During a press conference held today at the Intersolar Europe trade fair, the company also said that it would be investing around 170 million euros into its expansion project; 30 million is expected to come from subsidies.
Meanwhile, the company has said that it has no further plans for its R&D facility located in California, the U.S. When asked if First Solar intended to expand its current operations into producing CIGS (copper indium gallium selenide) cells, due to the fact they have hired a CIGS scientist at the facility, First Solar managing director Stephan Hansen said that while the company was looking into all available technologies, it was not, as of yet, intending to break into the CIGS market. The company instead intends to concentrate its efforts, for the moment, on its main U.S. production facility in Parrisburg, Ohio.
In other news, First Solar has told pv magazine that it is currently in the feasibilty stages of its plans to build a two gigawatt solar power plant in Ordos City, Inner Mongolia, China. The company has already completed and submitted the pre-feasibility study earlier this year and is now concentrating on finishing the main study.

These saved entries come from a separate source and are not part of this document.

`src/hdl/lfu_pkg.sv`:
```
// Shared types and constants for the LFU table cache directory.
// No dependencies; every other file in hdl/ imports this package.
`default_nettype none

package lfu_pkg;

  localparam int TAG_W     = 63;
  localparam int CNT_W     = 32;
  localparam int WAY_OUT_W = 4;

  localparam logic [CNT_W-1:0] CNT_TOP = 32'hffff_ffff;
  localparam logic [CNT_W-1:0] CNT_ONE = 32'd1;

  // Sequencer states
  typedef enum logic [2:0] {
    ST_IDLE,
    ST_SCAN,
    ST_HIT,
    ST_AGE_START,
    ST_AGE,
    ST_MISS,
    ST_DONE
  } lfu_state_t;

  // Write strobes into the way store
  typedef struct packed {
    logic tag_we;
    logic cnt_we;
  } lfu_wr_ctl_t;

endpackage

`default_nettype wire

```
`src/hdl/lfu_in_if.sv`:
```
// Lookup request channel: valid/ready handshake carrying one table tag.
// Depends on lfu_pkg for the tag width.
`default_nettype none

interface lfu_in_if;
  import lfu_pkg::*;

  logic             valid;
  logic             ready;
  logic [TAG_W-1:0] table_tag;

  modport source (output valid, output table_tag, input ready);
  modport sink   (input valid, input table_tag, output ready);
endinterface

`default_nettype wire

```
`src/hdl/lfu_out_if.sv`:
```
// Lookup result channel: valid/ready handshake carrying hit, way and evicted tag.
// Depends on lfu_pkg for the field widths.
`default_nettype none

interface lfu_out_if;
  import lfu_pkg::*;

  logic                 valid;
  logic                 ready;
  logic                 hit;
  logic [WAY_OUT_W-1:0] way;
  logic [TAG_W-1:0]     evicted_tag;

  modport source (output valid, output hit, output way, output evicted_tag, input ready);
  modport sink   (input valid, input hit, input way, input evicted_tag, output ready);
endinterface

`default_nettype wire

```
`src/hdl/lfu_way_store.sv`:
```
// Tag and use-count memories for all ways, one write and one registered read per cycle.
// Per-way valid bits make a never-written way read as empty tag and zero count.
// Depends on lfu_pkg.
`default_nettype none

module lfu_way_store import lfu_pkg::*; #(
  parameter int WAYS = 16
) (
  input  wire logic                     clk,
  input  wire logic                     rst_n,
  input  wire logic [$clog2(WAYS)-1:0]  rd_addr,
  input  wire lfu_wr_ctl_t              wr_ctl,
  input  wire logic [$clog2(WAYS)-1:0]  wr_addr,
  input  wire logic [TAG_W-1:0]         wr_tag,
  input  wire logic [CNT_W-1:0]         wr_cnt,
  output logic      [TAG_W-1:0]         rd_tag,
  output logic      [CNT_W-1:0]         rd_cnt
);

  logic [TAG_W-1:0] tag_mem [WAYS];
  logic [CNT_W-1:0] cnt_mem [WAYS];
  logic [WAYS-1:0]  valid_r;
  logic [TAG_W-1:0] tag_rd_r;
  logic [CNT_W-1:0] cnt_rd_r;
  logic             vld_rd_r;

  // Mark a way as holding a tag once it has been written
  always_ff @(posedge clk) begin
    if (!rst_n) begin
      valid_r <= '0;
    end else if (wr_ctl.tag_we) begin
      valid_r[wr_addr] <= 1'b1;
    end
  end

  // Write ports
  always_ff @(posedge clk) begin
    if (wr_ctl.tag_we) begin
      tag_mem[wr_addr] <= wr_tag;
    end
    if (wr_ctl.cnt_we) begin
      cnt_mem[wr_addr] <= wr_cnt;
    end
  end

  // Registered read
  always_ff @(posedge clk) begin
    tag_rd_r <= tag_mem[rd_addr];
    cnt_rd_r <= cnt_mem[rd_addr];
    vld_rd_r <= valid_r[rd_addr];
  end

  // Empty ways read as tag zero, count zero
  assign rd_tag = vld_rd_r ? tag_rd_r : '0;
  assign rd_cnt = vld_rd_r ? cnt_rd_r : '0;

endmodule

`default_nettype wire

```
`src/hdl/lfu_table_cache_policy_core.sv`:
```
// Top level of the LFU table cache directory: request sequencer, way scan and aging.
// Depends on lfu_pkg, lfu_in_if, lfu_out_if and lfu_way_store.
//
//   Channel   Dir   Handshake      Payload
//   in_req    in    valid/ready    table_tag[62:0]
//   out_rsp   out   valid/ready    hit, way[3:0], evicted_tag[62:0]
//
// One request at a time; the way memories are scanned one way per cycle through
// a single read port and a single comparator. A hit whose incremented count
// saturates also halves all counts. A zero tag answers with no lookup and an
// empty result. in_req.ready is high only in the idle state.
// A finished result sits in the output register; a stalled out_rsp holds the
// sequencer in its done state. Synchronous active-low reset empties all ways.
`default_nettype none

module lfu_table_cache_policy_core import lfu_pkg::*; #(
  parameter int WAYS = 16
) (
  input  wire logic  clk,
  input  wire logic  rst_n,
  lfu_in_if.sink     in_req,
  lfu_out_if.source  out_rsp
);

  localparam int IDX_W = $clog2(WAYS);
  localparam logic [IDX_W-1:0] LAST_IDX = IDX_W'(WAYS - 1);

  lfu_state_t       state_r, state_nxt;
  logic [TAG_W-1:0] tag_r, tag_nxt;
  logic [IDX_W-1:0] cmp_idx_r, cmp_idx_nxt;
  logic [IDX_W-1:0] pick_r, pick_nxt;
  logic [TAG_W-1:0] pick_tag_r, pick_tag_nxt;
  logic [CNT_W-1:0] min_r, min_nxt;
  logic [CNT_W-1:0] cnt_inc_r, cnt_inc_nxt;
  logic             hit_r, hit_nxt;

  logic                 out_valid_r, out_valid_nxt;
  logic                 out_hit_r;
  logic [WAY_OUT_W-1:0] out_way_r;
  logic [TAG_W-1:0]     out_evict_r;
  logic                 out_load;

  logic [IDX_W-1:0] rd_addr;
  lfu_wr_ctl_t      wr_ctl;
  logic [IDX_W-1:0] wr_addr;
  logic [TAG_W-1:0] wr_tag;
  logic [CNT_W-1:0] wr_cnt;
  logic [TAG_W-1:0] rd_tag;
  logic [CNT_W-1:0] rd_cnt;
  logic             match;

  lfu_way_store #(.WAYS(WAYS)) u_store (
    .clk     (clk),
    .rst_n   (rst_n),
    .rd_addr (rd_addr),
    .wr_ctl  (wr_ctl),
    .wr_addr (wr_addr),
    .wr_tag  (wr_tag),
    .wr_cnt  (wr_cnt),
    .rd_tag  (rd_tag),
    .rd_cnt  (rd_cnt)
  );

  assign match = (rd_tag == tag_r);

  // State register
  always_ff @(posedge clk) begin
    if (!rst_n) begin
      state_r <= ST_IDLE;
    end else begin
      state_r <= state_nxt;
    end
  end

  // Working registers of the current request
  always_ff @(posedge clk) begin
    tag_r      <= tag_nxt;
    cmp_idx_r  <= cmp_idx_nxt;
    pick_r     <= pick_nxt;
    pick_tag_r <= pick_tag_nxt;
    min_r      <= min_nxt;
    cnt_inc_r  <= cnt_inc_nxt;
    hit_r      <= hit_nxt;
  end

  // Sequencer: next state, memory access and scan bookkeeping
  always_comb begin
    state_nxt    = state_r;
    tag_nxt      = tag_r;
    cmp_idx_nxt  = cmp_idx_r;
    pick_nxt     = pick_r;
    pick_tag_nxt = pick_tag_r;
    min_nxt      = min_r;
    cnt_inc_nxt  = cnt_inc_r;
    hit_nxt      = hit_r;
    rd_addr      = cmp_idx_r + 1'b1;
    wr_ctl       = '0;
    wr_addr      = pick_r;
    wr_tag       = tag_r;
    wr_cnt       = cnt_inc_r;
    out_load     = 1'b0;

    unique case (state_r)
      ST_IDLE: begin
        if (in_req.valid) begin
          tag_nxt = in_req.table_tag;
          if (in_req.table_tag == '0) begin
            // Zero tag: no lookup, empty result
            hit_nxt      = 1'b0;
            pick_nxt     = '0;
            pick_tag_nxt = '0;
            state_nxt    = ST_DONE;
          end else begin
            rd_addr     = '0;
            cmp_idx_nxt = '0;
            state_nxt   = ST_SCAN;
          end
        end
      end

      ST_SCAN: begin
        cmp_idx_nxt = rd_addr;
        if (match) begin
          pick_nxt    = cmp_idx_r;
          cnt_inc_nxt = rd_cnt + 1'b1;
          hit_nxt     = 1'b1;
          state_nxt   = ST_HIT;
        end else begin
          // Track the lowest-numbered way with the strictly smallest count
          if (cmp_idx_r == '0 || rd_cnt < min_r) begin
            min_nxt      = rd_cnt;
            pick_nxt     = cmp_idx_r;
            pick_tag_nxt = rd_tag;
          end
          if (cmp_idx_r == LAST_IDX) begin
            hit_nxt   = 1'b0;
            state_nxt = ST_MISS;
          end
        end
      end

      ST_HIT: begin
        wr_ctl.cnt_we = 1'b1;
        state_nxt     = (cnt_inc_r == CNT_TOP) ? ST_AGE_START : ST_DONE;
      end

      ST_AGE_START: begin
        // Issue the first read after the hit write has landed
        rd_addr     = '0;
        cmp_idx_nxt = '0;
        state_nxt   = ST_AGE;
      end

      ST_AGE: begin
        // Halve one count per cycle while reading the next
        wr_ctl.cnt_we = 1'b1;
        wr_addr       = cmp_idx_r;
        wr_cnt        = rd_cnt >> 1;
        cmp_idx_nxt   = rd_addr;
        if (cmp_idx_r == LAST_IDX) begin
          state_nxt = ST_DONE;
        end
      end

      ST_MISS: begin
        wr_ctl.tag_we = 1'b1;
        wr_ctl.cnt_we = 1'b1;
        wr_cnt        = CNT_ONE;
        state_nxt     = ST_DONE;
      end

      ST_DONE: begin
        if (!out_valid_r || out_rsp.ready) begin
          out_load  = 1'b1;
          state_nxt = ST_IDLE;
        end
      end

      default: begin
        state_nxt = ST_IDLE;
      end
    endcase
  end

  // Output register: hold until the result is taken
  always_comb begin
    out_valid_nxt = out_valid_r;
    if (out_load) begin
      out_valid_nxt = 1'b1;
    end else if (out_rsp.ready) begin
      out_valid_nxt = 1'b0;
    end
  end

  always_ff @(posedge clk) begin
    if (!rst_n) begin
      out_valid_r <= 1'b0;
    end else begin
      out_valid_r <= out_valid_nxt;
    end
  end

  always_ff @(posedge clk) begin
    if (out_load) begin
      out_hit_r   <= hit_r;
      out_way_r   <= WAY_OUT_W'(pick_r);
      out_evict_r <= hit_r ? '0 : pick_tag_r;
    end
  end

  assign in_req.ready        = (state_r == ST_IDLE);
  assign out_rsp.valid       = out_valid_r;
  assign out_rsp.hit         = out_hit_r;
  assign out_rsp.way         = out_way_r;
  assign out_rsp.evicted_tag = out_evict_r;

endmodule

`default_nettype wire
```
`src/flat_wrapper.sv`:
```
// flat-port wrapper written by rule: the top's interface ports become plain ports
module lfu_table_cache_policy_core_flat import lfu_pkg::*;
#(
  parameter int WAYS = 16
)
  (clk, rst_n, in_req_valid, in_req_table_tag, in_req_ready, out_rsp_valid, out_rsp_hit, out_rsp_way, out_rsp_evicted_tag, out_rsp_ready);
  lfu_in_if in_req_i ();
  lfu_out_if out_rsp_i ();
  input  wire logic clk;
  input  wire logic rst_n;
  input wire logic [$bits(in_req_i.valid)-1:0] in_req_valid;
  input wire logic [$bits(in_req_i.table_tag)-1:0] in_req_table_tag;
  output wire logic [$bits(in_req_i.ready)-1:0] in_req_ready;
  output wire logic [$bits(out_rsp_i.valid)-1:0] out_rsp_valid;
  output wire logic [$bits(out_rsp_i.hit)-1:0] out_rsp_hit;
  output wire logic [$bits(out_rsp_i.way)-1:0] out_rsp_way;
  output wire logic [$bits(out_rsp_i.evicted_tag)-1:0] out_rsp_evicted_tag;
  input wire logic [$bits(out_rsp_i.ready)-1:0] out_rsp_ready;
  assign in_req_i.valid = in_req_valid;
  assign in_req_i.table_tag = in_req_table_tag;
  assign in_req_ready = in_req_i.ready;
  assign out_rsp_valid = out_rsp_i.valid;
  assign out_rsp_hit = out_rsp_i.hit;
  assign out_rsp_way = out_rsp_i.way;
  assign out_rsp_evicted_tag = out_rsp_i.evicted_tag;
  assign out_rsp_i.ready = out_rsp_ready;
  lfu_table_cache_policy_core #(.WAYS(WAYS)) u_core (.clk(clk), .rst_n(rst_n), .in_req(in_req_i), .out_rsp(out_rsp_i));
endmodule
```
`config.mk`:
```
export PLATFORM = sky130hd
export DESIGN_NAME = lfu_table_cache_policy_core_flat
export DESIGN_NICKNAME = d
export VERILOG_FILES = /design/src/hdl/lfu_pkg.sv /design/src/hdl/lfu_in_if.sv /design/src/hdl/lfu_out_if.sv /design/src/hdl/lfu_way_store.sv /design/src/hdl/lfu_table_cache_policy_core.sv /design/src/flat_wrapper.sv
export SDC_FILE = /design/constraint.sdc
export NUM_CORES = 2
export LEC_CHECK = 0
export ABC_CLOCK_PERIOD_IN_PS = 8000
export BUFFER_PORTS_ARGS = -buffer_cell sky130_fd_sc_hd__buf_4
export CAP_MARGIN = 20
export CORE_ASPECT_RATIO = 1.2
export CORE_MARGIN = 2
export CORE_UTILIZATION = 30
export CTS_CLUSTER_DIAMETER = 120
export DETAILED_ROUTE_END_ITERATION = 8
export PLACE_DENSITY = 0.53
export SETUP_SLACK_MARGIN = 0.15
export SYNTH_ARGS = -nofsm -noshare
export SYNTH_HDL_FRONTEND = slang
export SYNTH_HIERARCHICAL = 1
export SYNTH_SLANG_ARGS = --single-unit
```
`constraint.sdc`:
```
create_clock -name clk -period 8 [get_ports clk]
set_input_delay 0.4 -clock clk [delete_from_list [all_inputs] [get_ports clk]]
set_output_delay 0.4 -clock clk [all_outputs]
set_load 0.02 [all_outputs]
```
==> qor.txt <==
Routed Antenna Nets = 0
IO Pins = 137
Clk sinks = 1903
Synth Flop Type = edfxtp_1
Post-Synth Adder-Cell Area = 0.589%
Die W = 452 um
Initial Util = 30.1%
Final net count = 3936
Finished Core Util = 35.2%
Residual DRC = 0
Critical path startpoint category = flip-flop
Register area share after synthesis = 77.5%
Max_cap viols = 0
Outcome = completed
CTS tree = yes
Minimum clock period after layout = 5.09 ns
Yosys warns = 6
Die Height = 541 um
Max Slew Vio Count = 0
Wirelength, routed = 191 mm
Comb power frac = 29.2%
Commonest non-fill, non-tap cells in the layout = edfxtp_1 (1787), mux4_2 (370), buf_4 (224)
Hold Crit Class = input pin to flip-flop
Worst EP required = 8.43 ns
Total die area = 245000 sq um
Synth cell types = 56
Clk pwr share = 28.6%
Via density = 4.88
Avg WL per Cell = 26.5 um
Synth Area in XOR/XNOR = 1.16%
PwrDens = 361 nW/um^2
# Post-CTS Setup Buffers = 0
Peak VDD IR = 0.629 mV
Num CTS Buffers = 190
Gr ovfl total = 0
DR vias = 35083
Site Rows = 197
Setup TNS = 0 ns
Final hold viol count = 0
Fin crit share = 63.7%
Power Internal = 0.0209 W
Crit-path max FO = 45
Core Region = 240000 sq um
Simple-gate share of the synthesized area = 4.34%
Most common cell after layout, fill and taps aside = edfxtp_1
Main combinational cell family by area after synthesis = multiplexers
Final setup viols = 0
CTS Buffer Depth = 3
Syn Inst Count = 3512
Vias in the first global route = 36321
Overall power = 0.0304 W
Syn Nets = 3613
RSZ-0062 raised after global routing = false
Drt first-iter violations = 2949
Root buf cell = clkbuf_16
Switching Power = 0.00951 W
I/O Buffers = 136
Share of cells above drive strength 1 = 23.7%
Fill count = 22314
DR pass1 iterations = 5
Mux share of post-synthesis cell area = 12.1%
H-tree lvl count = 4
Sequential Area = 56000 sq um
Clk pin slew, worst setup/hold paths = 0.07 ns
Highest attainable clock frequency = 0.196 GHz
WS Path Type = flip-flop to flip-flop
Slew margin rel. = 28.1%
Switching Share = 31.3%
Worst-Margin Slew = 1.07 ns
Syn avg cell area = 20.6 sq um
Part of the power in registers = 42.2%
Post-Syn Area = 72200 sq um
Largest net degree at the start of global routing = 129
Complex-gate fraction of the synthesized area = 2.80%
Async set-reset flop share out of synthesis = 0%
Insertion delay of the later-clocked pin in the worst-skew pair = 0.85 ns
Initial antenna violation count = 4
Leakage = 27.1 nW
Crit path DAT = 5.53 ns
GPL Wtd Cong = 0.739
Worst Clk Skew = 0.0695 ns
Post-synth EDFFs = 1787
Hpwl dp = 103 mm
#FFs+latches synth = 1903
Total track usage = 15.4%
P&R area growth vs syn = 16.8%
Multi-input gate area = 15500 sq um
Post-CTS Resized = 0
Worst Setup End Kind = flip-flop
First-pass GRT wire length = 271 mm
## synthesized netlist by cell type (all sizes together), types with 4 or more instances
master	instances	area, sq um
nand2	185	694
nand3	16	85.1
a21o	4	30.0
nand4	24	150
and2	167	1040
nor2b	70	438
a211oi	7	52.6
a22oi	192	1440
xnor2	20	175
ha	34	425
edfxtp	1787	53700
mux2	4	45.0
nand2b	4	25.0
nor3	10	50.1
nor2	63	239
mux4	384	8700
nand3b	4	30.0
buf	85	573
o21a	16	120
a21oi	13	65.1
inv	38	143
xor2	76	666
o21ai	38	190
clkbuf	88	330
and3	7	43.8
dfxtp	116	2320
nor4	36	246
## final timing paths
kind	startpoint	endpoint	slack, ns	depth (start not counted)
worst max-delay path	u_core/u_store/vld_rd_r$_DFF_P_	u_core/pick_tag_r[24]$_SDFFCE_PN0P_	2.91	10
worst min-delay path	out_rsp_ready	u_core/out_rsp.valid$_SDFFE_PN0P_	0.18	3
worst max register to register	u_core/u_store/vld_rd_r$_DFF_P_	u_core/pick_tag_r[24]$_SDFFCE_PN0P_	2.91	10
worst min register to register	u_core/pick_r[0]$_SDFFCE_PN0P_	u_core/out_rsp.way[0]$_DFFE_PP_	0.45	0
## cells by family after synthesis
kind of cell               count (synthesis)
AOI/OAI and AO/OA                        284
xor gates and xnor gates                  96
adders and majority gates                 34
buffers and inverters                    211
DFF                                     1903
muxes                                    388
and+or+nand+nor                          596
## state kept, by name, summed over array words and instances, names as in the netlist, 3 cells and up
| name | cells |
|---|---|
| u_core/u_store/tag_mem | 1008 |
| u_core/u_store/cnt_mem | 512 |
| u_core/out_rsp.evicted_tag | 63 |
| u_core/pick_tag_r | 63 |
| u_core/tag_r | 63 |
| u_core/u_store/tag_rd_r | 63 |
| u_core/cnt_inc_r | 32 |
| u_core/min_r | 32 |
| u_core/u_store/cnt_rd_r | 32 |
| u_core/u_store/valid_r | 16 |
| u_core/cmp_idx_r | 4 |
| u_core/out_rsp.way | 4 |
| u_core/pick_r | 4 |
| u_core/state_r | 3 |
## worst max-delay path, stage by stage (launching register included)
cell and delay, ns:
dfxtp_4 0.65, buf_4 0.53, and2_1 0.40, xor2_1 0.23, nor4_1 0.73, nand4_1 0.29
nor4_1 0.58, buf_4 0.26, or2_0 0.18, o22ai_4 0.25, buf_4 0.47
## repair_timing
action / 4_1_cts / 5_1_grt
hold buffers: 65 / 0
endpoints found under the setup margin: 0 / 0
hold endpoints to repair: 83 / 0
## power groups by stage
stage	clock network [W]	registers [W]	logic, W
after floorplan	0	0.0128	0.00645
after global placement	0	0.0130	0.00905
after detailed placement	0	0.0131	0.00905
after CTS	0.00891	0.0129	0.00910
after global routing	0.00928	0.0129	0.00960
final	0.00869	0.0128	0.00889
## routing by layer
layer,global-route usage (%),wire length (um),vias to the layer above
met5,0,0,-
met3,2.40,8990,205
met2,27.3,99900,905
li1,-,-,14908
met1,19.7,78000,19065
met4,3.94,3700,0
## area by class of cell
type                    instances  share of cell area, %
diodes                          1                0.00297
clock buffers                 254                   6.09
clock inverters               102                   1.18
inverters                      38                  0.169
multi-input cells            1398                   18.4
flip-flops and latches       1903                   66.4
well taps                    3184                   4.72
repair buffers                304                   3.10
## stage by stage
| step | worst slack (ns) | instances | instance area (sq um) | hold WS [ns] |
|---|---|---|---|---|
| finish | 2.91 | 7184 | 84300 | 0.177 |
| global route | 2.67 | 7184 | 84300 | 0.156 |
| CTS | 2.67 | 7173 | 84300 | 0.143 |
| detailed placement | 2.69 | 6752 | 77500 | 0.435 |
| global placement | 2.67 | 6751 | 77500 | 0.429 |
| floorplan | 2.93 | 3512 | 72200 | 0.419 |
Power figures use the tool's default switching activity.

When asked if construction on the plant would start this year, as planned, TK Kallenbach, First Solar's executive vice president of marketing and product management said that they would have to wait and see how the economic negotiations went with the Chinese government. He stated: "We will not start construction until the economics have been defined." He went on to say that First Solar is currently working with the Chinese government and local authorities to sort out such issues as grid connection, how to hook up the plant to the grid and the transmission options available.
Finally, First Solar announced that it is to co-sponsor a year-long project, aimed at studying the impact of ground-mounted solar farms on biodiversity. Mr Kallenbach said that the project complements on-going, site-specific research currently being carried out by the company. The results are due to be presented this autumn.